Por Yuri Kulikov e Sabina Zawadzki KIEV (Reuters) - Ucranianos elegerão neste domingo um novo presidente em uma disputa de segundo turno entre a primeira-ministra Yulia Tymoshenko e o líder de oposição Viktor Yanukovich que pode trazer uma nova rodada de instabilidade ao país.

Analistas prevêem uma vitória apertada para Yanukovich, mas Tymoshenko já ameaçou promover protestos, em um replay da "Revolução Laranja" de 2004, se considerar a votação injusta.

O resultado determinará a relação da ex-república soviética de 46 milhões de habitantes com a Rússia, que se deteriorou com o presidente Viktor Yushchenko, pró-Ocidente, e também definir a velocidade da europeização do país.

Qualquer questionamento ao resultado eleitoral prejudicará a confiança na economia afetada pela crise e atrasar conversações com o Fundo Monetário Internacional, que suspendeu seu plano de resgate de 16,4 bilhões de dólares após a quebra de promessas de controle de gasto público.

A euforia de 2004, quando protestos derrubaram resultados fraudulentos que davam vitória a Yanukovich, desapareceu após anos de confrontos internos da elite política Laranja que paralisaram o processo legislativo.

Na capital, que tradicionalmente é favorável a Tymoshenko, reina um sentimento de frustração e cansaço.

"Seria terrível votar em Tymoshenko.
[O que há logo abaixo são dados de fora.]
### config.mk
export PLATFORM = sky130hd
export DESIGN_NAME = result_tile_reader
export DESIGN_NICKNAME = d
export VERILOG_FILES = /design/src/rtl/result_tile_reader.sv
export SDC_FILE = /design/constraint.sdc
export NUM_CORES = 1
export LEC_CHECK = 0
export ABC_AREA = 1
export BUFFER_PORTS_ARGS = -buffer_cell sky130_fd_sc_hd__buf_2
export CAP_MARGIN = 20
export CORE_MARGIN = 1
export CORE_UTILIZATION = 42
export CTS_BUF_LIST = sky130_fd_sc_hd__clkbuf_2 sky130_fd_sc_hd__clkbuf_4 sky130_fd_sc_hd__clkbuf_8
export DETAILED_ROUTE_END_ITERATION = 8
export SYNTH_ARGS = -nofsm -noshare
export SYNTH_HDL_FRONTEND = slang
export SYNTH_SLANG_ARGS = --single-unit
### constraint.sdc
create_clock -name clk -period 1.87 [get_ports clk]
set_clock_uncertainty 0.2 [all_clocks]
set_input_delay 0.2805 -clock clk [delete_from_list [all_inputs] [get_ports clk]]
set_output_delay 0.2805 -clock clk [all_outputs]
set_load 0.05 [all_outputs]
### src/rtl/result_tile_reader.sv
// Streams one BLOCK_SIZE x BLOCK_SIZE tile out of the result storage over valid/ready.
// Define RESULT_TILE_READER_TRANSPOSE_EN to emit the tile column-major (transposed).
module result_tile_reader #(
  parameter int DATA_WIDTH  = 16,
  parameter int BLOCK_SIZE  = 64,
  parameter int MATRIX_SIZE = 128,
  parameter int ADDR_WIDTH  = 14
) (
  input  logic                  clk,
  input  logic                  rst_n,
  input  logic                  start,
  input  logic [1:0]            row_block_idx,
  input  logic [1:0]            col_block_idx,
  output logic                  busy,
  output logic                  done,
  output logic                  err,
  output logic                  rd_en,
  output logic [ADDR_WIDTH-1:0] rd_addr,
  input  logic [DATA_WIDTH-1:0] rd_data,
  output logic                  m_valid,
  input  logic                  m_ready,
  output logic [DATA_WIDTH-1:0] m_data,
  output logic                  m_last_row,
  output logic                  m_last
);

  localparam int BW = $clog2(BLOCK_SIZE);
  localparam int MW = $clog2(MATRIX_SIZE);

  typedef enum logic [1:0] {IDLE, READ, DRAIN} state_t;

  state_t                state_q, state_d;
  logic [1:0]            rblk_q, cblk_q;
  logic [BW-1:0]         inner_q, outer_q;
  logic [BW-1:0]         r_cur, c_cur;
  logic [MW-1:0]         row_full, col_full;
  logic                  infl_q, infl_last_row_q, infl_last_q;
  logic                  done_q, err_q, done_d, err_d, start_ok;
  logic                  range_bad, issue_last_row, issue_last, pop, can_issue;
  logic [2:0]            pending;
  logic [DATA_WIDTH-1:0] fifo_data [2];
  logic                  fifo_lr   [2];
  logic                  fifo_last [2];
  logic                  wr_ptr_q, rd_ptr_q;
  logic [1:0]            count_q;

  // inner counter runs fastest; the build option picks whether it walks columns or rows
`ifdef RESULT_TILE_READER_TRANSPOSE_EN
  assign r_cur = inner_q;
  assign c_cur = outer_q;
`else
  assign r_cur = outer_q;
  assign c_cur = inner_q;
`endif

  assign row_full = MW'(int'(rblk_q) * BLOCK_SIZE) + MW'(r_cur);
  assign col_full = MW'(int'(cblk_q) * BLOCK_SIZE) + MW'(c_cur);
  assign rd_addr  = ADDR_WIDTH'({row_full, col_full});

  assign range_bad = (int'(row_block_idx) * BLOCK_SIZE >= MATRIX_SIZE) ||
                     (int'(col_block_idx) * BLOCK_SIZE >= MATRIX_SIZE);
  assign issue_last_row = (inner_q == '1);
  assign issue_last     = issue_last_row && (outer_q == '1);

  assign m_valid    = (count_q != 2'd0);
  assign m_data     = fifo_data[rd_ptr_q];
  assign m_last_row = m_valid & fifo_lr[rd_ptr_q];
  assign m_last     = m_valid & fifo_last[rd_ptr_q];
  assign pop        = m_valid & m_ready;

  // credit: buffered + in-flight, less what leaves this cycle, must leave room for one more
  assign pending   = {1'b0, count_q} + {2'b00, infl_q};
  assign can_issue = pending < (3'd2 + {2'b00, pop});

  assign busy = (state_q != IDLE);
  assign done = done_q;
  assign err  = err_q;

  always_ff @(posedge clk or negedge rst_n) begin
    if (!rst_n) state_q <= IDLE;
    else        state_q <= state_d;
  end

  always_comb begin
    state_d  = state_q;
    rd_en    = 1'b0;
    start_ok = 1'b0;
    err_d    = 1'b0;
    done_d   = 1'b0;
    unique case (state_q)
      IDLE: begin
        if (start) begin
          if (range_bad) begin
            err_d = 1'b1;
          end else begin
            start_ok = 1'b1;
            state_d  = READ;
          end
        end
      end
      READ: begin
        if (can_issue) begin
          rd_en = 1'b1;
          if (issue_last) state_d = DRAIN;
        end
      end
      DRAIN: begin
        if (pop && m_last) begin
          done_d  = 1'b1;
          state_d = IDLE;
        end
      end
      default: state_d = IDLE;
    endcase
  end

  always_ff @(posedge clk or negedge rst_n) begin
    if (!rst_n) begin
      rblk_q          <= '0;
      cblk_q          <= '0;
      inner_q         <= '0;
      outer_q         <= '0;
      infl_q          <= 1'b0;
      infl_last_row_q <= 1'b0;
      infl_last_q     <= 1'b0;
      done_q          <= 1'b0;
      err_q           <= 1'b0;
    end else begin
      done_q          <= done_d;
      err_q           <= err_d;
      infl_q          <= rd_en;
      infl_last_row_q <= rd_en & issue_last_row;
      infl_last_q     <= rd_en & issue_last;
      if (start_ok) begin
        rblk_q  <= row_block_idx;
        cblk_q  <= col_block_idx;
        inner_q <= '0;
        outer_q <= '0;
      end else if (rd_en) begin
        inner_q <= inner_q + BW'(1);
        if (inner_q == '1) outer_q <= outer_q + BW'(1);
      end
    end
  end

  always_ff @(posedge clk or negedge rst_n) begin
    if (!rst_n) begin
      wr_ptr_q <= 1'b0;
      rd_ptr_q <= 1'b0;
      count_q  <= '0;
      for (int unsigned i = 0; i < 2; i++) begin
        fifo_data[i] <= '0;
        fifo_lr[i]   <= 1'b0;
        fifo_last[i] <= 1'b0;
      end
    end else begin
      if (infl_q) begin
        fifo_data[wr_ptr_q] <= rd_data;
        fifo_lr[wr_ptr_q]   <= infl_last_row_q;
        fifo_last[wr_ptr_q] <= infl_last_q;
        wr_ptr_q            <= ~wr_ptr_q;
      end
      if (pop) rd_ptr_q <= ~rd_ptr_q;
      unique case ({infl_q, pop})
        2'b10:   count_q <= count_q + 2'd1;
        2'b01:   count_q <= count_q - 2'd1;
        default: count_q <= count_q;
      endcase
    end
  end

endmodule

* Word level (Yosys, flattened, before mapping)
Cells that the tools add are included.
Word-level totals: logic and storage cells 103, register bits after elaboration 61
Operators by class: equality and inequality tests 11, bitwise gates (word level) 9, $lt $le $gt $ge 6, reduce and logical (&&, ||, !) cells 12, mux-type cells 38, $add $sub $neg 8
Operators by type and width (number):
- $mux 16 | 4
- $bwmux 32 | 1
- $mux 6 | 5
- $mux 1 | 17
- $demux 16 s1 | 1
- $ge 8x8->1 const B | 2
- $add 7x6->7 | 2
- $add 6x1->6 const B | 2
- $eq 6x6->1 const B | 2
- $mux 2 | 5
- $ne 2x2->1 const B | 5
- $reduce_bool 2->1 | 5
- $pmux 2 s3 | 1
- $and 1x1->1 | 5
- $reduce_and 5->1 | 1
- $bwmux 2 | 2
- $eq 2x1->1 const B | 2
- $eq 2x2->1 const B | 2
- $ge 2x2->1 const B | 2
- $not 1->2 | 2
- $pmux 2 s2 | 1
- $add 2x1->3 | 1
- $add 2x1->3 const A | 1
- $logic_and 1x1->1 | 3
- 9 further kinds | 10

* Depth between registers and ports, before layout
Gate-level depths: netlist (run 1).
word-level depth 8, gate-level depth with buffers 9, mapped depth without buffers 8

* Worst setup path after synthesis (run 1)
OpenSTA, ideal clock, no wires.
kind reg2reg, start point reg count_q[0], end point reg state_q[1], setup time 122 ps, clock period less this slack 2098 ps, arrival time 1776 ps, stages on the path, launching flop included 8, path slack -228 ps, path buffers 0, cells stage by stage dfrtp_1 > inv_2 > nand2_2 > o21ai_1 > nor2_1 > nand2_1 > nand3_1 > o21ai_1
Between the ends: elaborated cells on any way between the ends 10, classes of those cells add/sub (2); order compare (1); eq/ne (2); bitwise (2); reduce/logical (3)
RTL lines:
- start, declared | line 45 | logic [1:0] count_q;
- start signal, assigned | line 165 | 2'b10: count_q <= count_q + 2'd1;
- start signal, assigned | line 166 | 2'b01: count_q <= count_q - 2'd1;
- start signal, assigned | line 167 | default: count_q <= count_q;
- $reduce_bool 2->1 | line 65 | assign m_valid = (count_q != 2'd0);
- via m_valid | line 20 | output logic m_valid,
- $and 1x1->1 | line 68 | assign m_last = m_valid & fifo_last[rd_ptr_q];
- via m_last | line 24 | output logic m_last
- $logic_and 1x1->1 | line 108 | if (pop && m_last) begin
- $ne 2x2->1 (no source line)
- $reduce_and 5->1 (no source line)
- end signal, assigned | line 81 | else state_q <= state_d;
- end, declared | line 32 | state_t state_q, state_d;
The timed path passes the listed nets, and every way through them passes these cells. A chain may end at the register's enable or synchronous reset.

* Final worst setup path (run 1)
start point reg count_q[0], end point out rd_en
Between the ends: cells in the longest elaborated chain, start to end 6, elaborated cells on any way between the ends 7, classes of those cells add/sub (2); order compare (1); mux (2); bitwise (1); reduce/logical (1)
Ends and longest elaborated chain:
- $reduce_bool 2->1 | line 65
- $and 1x1->1 | line 69 | assign pop = m_valid & m_ready;
- $add 2x1->3 | line 73 | assign can_issue = pending < (3'd2 + {2'b00, pop});
- $lt 3x3->1 * | line 73
- $mux 1 * | line 102 | if (can_issue) begin
- $mux 1 * | line 90 | unique case (state_q)
- end, declared | line 17 | output logic rd_en,
Every way passes the cells marked *; elsewhere a longest branch is shown, timed or not.

==> results.ini, run 1 <==
[status]
outcome=finished with violations
violations_in_the_final_reports=design-rule violations, negative setup slack

[sta]
timing_worst_slew_pin_value_ns=0.5047
timing.max_slew.rel_slack=0.6635
final-hold-violation-count=0
final.setup.worst_slack_ns=-0.1104
period_minus_slack_ns=1.980
max_clock_freq_mhz=504.9
report.final.setup_viol=2
slew_viol_final=0
share_of_the_clock_period_used_by_the_worst_path=1.059
grt_setup_unrepaired=true

[worst_setup_path]
critical_path_buf_inv_count=2
critPathMostFrequentCell=sky130_fd_sc_hd__ha_4
arrival_ns=1.50
critical-path-slowest-cell=sky130_fd_sc_hd__dfrtp_1
cpLargestDelayFamily=flip-flops
timing.critical_path.from_type=flip-flop
timing.critical_path.slowest_cell_delay_ns=0.42
worstPathCellList=ha_4, ha_4, nand2_4, nand3_4, inv_4, buf_8
critical_path.max_fanout=2
worstPathRequired_ns=1.39
crit_type=flip-flop to output pin
end_kind=output pin

[power_and_ir_drop]
leakage_nw=2.148
pwr_density_cell_mw_per_mm2=2028
vdd.ir_drop.worst_mv=1.350

[routing]
routed_via_density=4.704
detail_route.first_pass.iterations=6
drc=3
drt_iter0_markers=99
route.final.wire_length_mm=6.300
via_count=2493
ant_nets=0
wl_per_cell_um=11.89

[logic_synthesis]
synthDominantAreaCellType=sky130_fd_sc_hd__dfrtp_1
yosys_warnings=0
ys_async_sr_fraction=1.000
synthesis.nets=384
synth_cell_type_count=28
postSynth.topFlopCell=sky130_fd_sc_hd__dfrtp_1
synth_enable_flop_cells=0
synthesis.area_per_instance_um2=8.120
synth.yosys.seq_area_share=0.5295
synth.cells.most_frequent=sky130_fd_sc_hd__nand2_1 (131), sky130_fd_sc_hd__dfrtp_1 (61), sky130_fd_sc_hd__o21ai_1 (31), sky130_fd_sc_hd__inv_1 (29), sky130_fd_sc_hd__nand3_1 (26)
synth.ff_latch_count=61
postSynthCellCount=355
post_synth_main_area_contributors=sky130_fd_sc_hd__dfrtp_1 (53%), sky130_fd_sc_hd__nand2_1 (17%), sky130_fd_sc_hd__o21ai_1 (5.4%)
synthesis.area_mm2=0.002883
leading_cell_type_by_number_of_instances_after_synthesis=sky130_fd_sc_hd__nand2_1
yosys.area.top_type_share=0.5295

[clocking]
cts.reportedPaths.clkPinSlew_ns=0.07
cts_tree=done
clk_latency_ns=0.33
numCtsBuffers=9
htreeDepth=3
cts_max_path_buffers=2
clk_root_buffer_cell=sky130_fd_sc_hd__clkbuf_8
cts_num_sinks=61

[place]
buffer_ports.inserted=60
detailed_place.area_mm2=0.003377
gp_congestion=0.7593
post-dp-hpwl_mm=4.134

[finish]
area_growth_pct=36.63
final_layout_size_suffix_gt1_frac=0.2715
finish.net_count=477
fin_util=0.6064
stdcell_area_mm2=0.003939
antenna-diode-count=0

[floorplan]
num_io_pins=61
rows=29
design.core.area_mm2=0.006495
dieHeight_um=84.85
initial_utilization=0.4438
die-area_mm2=0.007199
fp.dieW_um=84.85

[grt]
grt_first_pass_wirelength_mm=10.88
first_global_vias=2411
maximum_number_of_pins_on_one_net_before_global_route_repair=37
antenna_found_initial=0
global_route_overflow=0
grt_usage=0.1933

[hold_path]
min_delay_worst_type=primary input to flip-flop

[flow_run]
cap_violations=0

path summary, 6_finish.rpt:
kind	slack, ns	cells after the start	end	from
worst max-delay path	-0.11	6	rd_en	count_q[0]
worst max register to register	0.06	10	c_cur[0]	count_q[0]
worst min register to register	0.27	2	rblk_q[0]	rblk_q[0]
worst min-delay path	0.01	3	fifo_data[18]	rd_data[2]
max in group asynchronous	0.71	3	c_cur[4]	rst_n
min in group asynchronous	0.26	2	fifo_data[17]	rst_n
worst register-to-register path, delay by kind of cell, from the launching register on:
kind / cells / cell delay (ns)
adder cells (fa/ha/maj): 2 / 0.44
flip-flops: 1 / 0.42
buffers and inverters: 4 / 0.40
AND/OR/NAND/NOR: 4 / 0.23
kinds of logic (layout without fill, tap and decap cells):
family          count (synthesis)  after routing  share of synthesized area
simple gates                  188            188                     0.2786
flops                          61             61                     0.5295
buf+inv                        51            149                    0.07335
compound gates                 43             43                    0.07552
xor+xnor                        7              7                    0.02127
fa+ha+maj                       5              5                    0.02170
layer usage:
layer / part of all wire / track usage
met5: 0 / 0
met4: 0.014 / 0.09245
met3: 0.041 / 0.03502
met2: 0.48 / 0.3193
met1: 0.47 / 0.2479
area by class of cell:
| type | count | area, µm² |
|---|---|---|
| repair buffers | 94 | 705.7 |
| clock inverters | 4 | 95.09 |
| well taps | 77 | 96.34 |
| multi-input cells | 243 | 1209 |
| fillers | 588 | 2556 |
| inverters | 39 | 151.4 |
| clock buffers | 12 | 152.6 |
| flip-flops and latches | 61 | 1529 |
flip-flops by register name (all words and copies together), names as in the netlist:
name	count
count_q	2
c_cur	6
cblk_q	1
fifo_last	2
infl_q	1
done	1
rblk_q	1
infl_last_q	1
wr_ptr_q	1
fifo_data	32
rd_ptr_q	1
fifo_lr	2
outer_q	6
infl_last_row_q	1
err	1
state_q	2
cell usage in the layout (no fill, tap or decap), drive strengths merged:
cell	netlist	layout
nand2	133	133
buf	8	77
dfrtp	61	61
o21ai	41	41
inv	38	38
nand3	27	27
nor2	21	21
dlygate4sd3	0	15
clkbuf	4	14
xor2	5	5
ha	5	5
bufinv	0	3
nand4	3	3
or2	3	3
xnor2	2	2
clkinv	1	2
o21bai	1	1
a21oi	1	1
nor3	1	1
report_power, final:
part,internal (W),switching [W]
Sequential,0.00183,0.000332
Clock,0.000950,0.000499
Combinational,0.00150,0.00288
Total,0.00427,0.00371
metrics by stage:
stage / hold WS, ns / std cells / worst slack, ns / total power [W] / TNS [ns]
after floorplan: -0.2151 / 355 / 0.008992 / 0.004996 / 0
after global placement: 0.08187 / 494 / 0.05925 / 0.005989 / 0
after detailed placement: 0.08384 / 494 / 0.03779 / 0.006048 / 0
after CTS: 0.001092 / 526 / -0.1203 / 0.007896 / -0.1427
after global routing: 0.01827 / 530 / -0.1884 / 0.008500 / -0.2896
final: 0.01163 / 530 / -0.1104 / 0.007987 / -0.1230
timing repair:
action | CTS | global route
cloned | 0 | 0
pin swaps | 3 | 5
resized for setup | 28 | 7
hold endpoints to repair | 33 | 0
setup endpoints to repair | 13 | 6
hold buffers | 15 | 0
setup buffers | 1 | 4
Note: power is estimated with default switching activity, not from simulation.
==> run 2: changes to the inputs <==
- HOLD_SLACK_MARGIN: unset -> 0.1
- REMOVE_ABC_BUFFERS: unset -> 1
==> results.ini, run 2 (synthesized netlist as in run 1, its figures left out) <==
[status]
outcome=finished with violations
violations_in_the_final_reports=design-rule violations, negative setup slack

[power_and_ir_drop]
clock_power_share=0.154  ; -0.027
p_comb_frac=0.566  ; +0.018
power.internal_w=0.003992  ; -6.6%
leakage_nw=2.148  ; about the same
switchingPower_w=0.003696  ; -0.51%
netSwitchingFraction=0.4807  ; +0.01563
pwr_density_cell_mw_per_mm2=1951  ; -3.8%
total_design_power_w=0.007688  ; -3.7%
vdd.ir_drop.worst_mv=1.338  ; -0.89%
share_seq_of_total_power=0.279  ; +0.009

[finish]
antenna-diode-count=0  ; unchanged
multi_input_area_mm2=0.001199  ; -0.83%
largest_register=fifo_data
flip_flop_count_of_the_largest_register_all_copies_and_words_added=32  ; unchanged
seqCellArea_mm2=0.001526  ; -0.16%
most_frequent_cells_in_the_layout=sky130_fd_sc_hd__nand2_1 (130), sky130_fd_sc_hd__dfrtp_1 (61), sky130_fd_sc_hd__buf_2 (42), sky130_fd_sc_hd__buf_4 (32), sky130_fd_sc_hd__o21ai_1 (31)
final_common_cell=sky130_fd_sc_hd__nand2_1
fin_util=0.6066  ; about the same
area_growth_pct=36.68  ; about the same
num-fill-cells=585  ; -0.51%
final_layout_size_suffix_gt1_frac=0.2581  ; -0.01339
finish.net_count=486  ; +1.9%
stdcell_area_mm2=0.003940  ; about the same

[sta]
slew_viol_final=0  ; unchanged
timing_worst_slew_pin_value_ns=0.4258  ; -0.07885 ns
timing.max_slew.rel_slack=0.7142  ; +0.05066
final.setup.worst_slack_ns=-0.1087  ; +0.001735 ns
setup_tns_ns=-0.1363  ; -0.01338 ns
share_of_the_clock_period_used_by_the_worst_path=1.058  ; about the same
report.final.setup_viol=2  ; unchanged
grt_setup_unrepaired=true
max_clock_freq_mhz=505.4  ; about the same
final-hold-violation-count=0  ; unchanged
period_minus_slack_ns=1.979  ; -0.001735 ns

[clocking]
htreeDepth=3  ; unchanged
numCtsBuffers=9  ; unchanged
cts.reportedPaths.clkPinSlew_ns=0.06  ; about the same
clk_latency_ns=0.34  ; about the same
cts_tree=done
cts_num_sinks=61  ; unchanged
cts_max_path_buffers=2  ; unchanged
clk_root_buffer_cell=sky130_fd_sc_hd__clkbuf_8

[grt]
use_met3=0.06226  ; +0.02724
grt_first_pass_wirelength_mm=10.85  ; -0.32%
grt.met2_usage=0.3274  ; +0.008130
top_usage_layer=met2
maximum_number_of_pins_on_one_net_before_global_route_repair=62  ; +68%
antenna_found_initial=0  ; unchanged
global_route_overflow=0  ; unchanged
first_global_vias=2447  ; +1.5%
grt_usage=0.1933  ; about the same
grt.met1_usage=0.2362  ; -0.01173

[worst_setup_path]
end_kind=output pin
crit_type=flip-flop to output pin
critical-path-slowest-cell=sky130_fd_sc_hd__dfrtp_1
worstPathRequired_ns=1.39  ; about the same
arrival_ns=1.50  ; about the same
critPathMostFrequentCell=sky130_fd_sc_hd__ha_4
critical_path.max_fanout=2  ; unchanged
timing.critical_path.slowest_cell_delay_ns=0.41  ; about the same
worstPathCellList=ha_4, ha_4, nand2_4, nand3_4, inv_4, buf_8
timing.critical_path.from_type=flip-flop

[routing]
routed_via_density=4.710  ; +0.13%
route.final.wire_length_mm=6.099  ; -3.2%
drt_iter0_markers=100  ; +1.0%
wl_per_cell_um=11.34  ; -4.6%
ant_nets=0  ; unchanged
detail_route.first_pass.iterations=7  ; +1
via_count=2534  ; +1.6%
drc=5  ; +2

[floorplan]
num_io_pins=61  ; unchanged
fp.dieW_um=84.85  ; unchanged
design.core.area_mm2=0.006495  ; unchanged
die-area_mm2=0.007199  ; unchanged
initial_utilization=0.4438  ; unchanged
dieHeight_um=84.85  ; unchanged
rows=29  ; unchanged

[place]
detailed_place.area_mm2=0.003359  ; -0.52%
gp_congestion=0.7591  ; about the same
post-dp-hpwl_mm=4.068  ; -1.6%
buffer_ports.inserted=60  ; unchanged

[flow_run]
cap_violations=0  ; unchanged

[hold_path]
min_delay_worst_type=primary input to flip-flop

[run 2: through the flow]
stage               cells  worst slack (ns)  hold WS, ns
finish                538           -0.1087       0.2624
detailed placement    496           0.03685       0.1185
global placement      496           0.05178       0.1218
floorplan             343           -0.2759      -0.2151
CTS                   535           -0.1418       0.2592
global route          538           -0.1809       0.2654
[run 2: cell type report]
cell class              instances  area share
flip-flops and latches         61      0.3874
clock inverters                 4     0.01207
clock buffers                  11     0.03842
well taps                      77     0.02445
multi-input cells             243      0.3042
inverters                      39     0.03779
repair buffers                103      0.1956
[run 2: routing by layer]
metal | part of all wire | wire, µm
met4 | 0.013 | 77
met3 | 0.047 | 284
met5 | 0 | 0
met1 | 0.48 | 2950
met2 | 0.46 | 2787
[run 2: power groups by stage]
| stage | Clock, W | Combinational (W) | Sequential [W] |
|---|---|---|---|
| floorplan | 0 | 0.00247 | 0.00244 |
| global placement | 0 | 0.00383 | 0.00214 |
| detailed placement | 0 | 0.00386 | 0.00215 |
| CTS | 0.00122 | 0.00429 | 0.00215 |
| global route | 0.00128 | 0.00473 | 0.00222 |
| finish | 0.00119 | 0.00435 | 0.00215 |
[run 2: worst paths after layout]
kind / from / endpoint / slack [ns] / cells past startpoint
max: infl_q / rd_en / -0.11 / 6
min: m_ready / infl_q / 0.26 / 6
max reg2reg: count_q[0] / count_q[1] / 0.05 / 9
min reg2reg: cblk_q[0] / cblk_q[0] / 0.27 / 2
max in group asynchronous: rst_n / c_cur[3] / 0.93 / 3
min in group asynchronous: rst_n / fifo_data[17] / 0.27 / 3
[run 2: worst max-delay path, delay by kind of cell (launching register included)]
kind / cells / cell delay [ns]
buffers and inverters: 2 / 0.18
and+or+nand+nor: 2 / 0.12
adders and majority gates: 2 / 0.44
DFF: 1 / 0.41
[run 2: timing repair]
| item | in CTS | in global routing |
|---|---|---|
| hold buffers | 22 | 0 |
| resized for setup | 31 | 5 |
| setup buffers | 2 | 3 |
| setup endpoints to repair | 18 | 20 |
| gates cloned | 0 | 0 |
| endpoints found under the hold margin | 99 | 0 |
| pin swaps | 4 | 4 |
Seria uma vergonha votar em Yanukovich," disse Natalya Zhuk, 27 anos. "Nada nesse país mudará nos próximos cinco anos."

Yanukovich teve 10 por cento a mais de votos do que Tymoshenko no primeiro turno, em 17 de janeiro.

Ambos os candidatos dizem querer aprofundar a integração com a Europa e também melhorar as relações com Moscou, mas Tymoshenko é considerada mais entusiasmada com a União Europeia.